Objectives: Compare dysmorphology exam by a clinical geneticist to proposed research evaluation of dysmorphology (Pictures and Measurements Approach-PMA).
Methods: Forty children (ages 2-5 years) with ASD were seen by a geneticist, who documented dysmorphic features observed during the exam. Each child was also seen by a non-geneticist clinician who administered the PMA (anthropometric measurements, description of specified features, and photographs of the face, head, hands, feet, and unusual physical features observed by examiner). A second geneticist reviewed the PMA data only and determined the number of dysmorphic features. The geneticists were alternately assigned to perform the clinical exam or review the PMA data.

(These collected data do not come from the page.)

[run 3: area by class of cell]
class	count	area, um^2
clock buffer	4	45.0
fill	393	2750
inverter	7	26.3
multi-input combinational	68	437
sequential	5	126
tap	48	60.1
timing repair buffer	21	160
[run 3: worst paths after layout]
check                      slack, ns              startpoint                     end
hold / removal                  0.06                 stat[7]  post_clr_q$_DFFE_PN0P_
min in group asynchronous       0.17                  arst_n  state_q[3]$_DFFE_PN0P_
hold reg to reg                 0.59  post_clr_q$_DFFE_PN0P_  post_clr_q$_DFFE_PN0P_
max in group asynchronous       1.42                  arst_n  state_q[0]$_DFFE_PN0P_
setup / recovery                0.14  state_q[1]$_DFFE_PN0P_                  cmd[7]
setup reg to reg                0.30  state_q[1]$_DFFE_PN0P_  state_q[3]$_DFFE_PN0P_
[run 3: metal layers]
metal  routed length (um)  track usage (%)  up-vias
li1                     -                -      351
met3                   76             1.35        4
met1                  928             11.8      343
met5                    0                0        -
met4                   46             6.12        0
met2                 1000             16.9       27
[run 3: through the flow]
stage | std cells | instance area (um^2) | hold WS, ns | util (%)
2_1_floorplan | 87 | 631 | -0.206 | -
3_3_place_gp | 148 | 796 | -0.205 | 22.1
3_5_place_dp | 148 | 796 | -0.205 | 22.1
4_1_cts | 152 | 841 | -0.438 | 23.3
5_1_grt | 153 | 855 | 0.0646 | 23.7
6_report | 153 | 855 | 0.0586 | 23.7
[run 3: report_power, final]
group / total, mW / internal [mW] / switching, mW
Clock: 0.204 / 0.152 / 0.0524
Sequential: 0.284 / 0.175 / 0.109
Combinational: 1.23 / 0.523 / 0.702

Results: The intraclass correlation coefficient for the total number of dysmorphic features identified was .52 (CI: .09 - 0.74), suggesting moderate agreement across methods. Analysis of examiner effects suggested variability across geneticists viewing the pictures: Examiner A: ICC =0.32 (ns); Examiner B: ICC = 0.65 (ns). Agreement across methods was best for the mouth and ears and worst for the nose. In 16 of 40 subjects (40%), the geneticist found 1 or more features that would not be picked up by the PMA. These features included the chest (accessory nipple, pectus excavatum), teeth and palate (high narrow palate, small or wide spaced teeth), genitalia (shawl scrotum, hypospadias), and joints (laxity).
Conclusions: Although time-saving, assessing dysmorphic features via photographs results in missing some physical features. In epidemiology studies, the potential for PMA to miss important features is a concern that needs to be addressed, potentially through medical record review.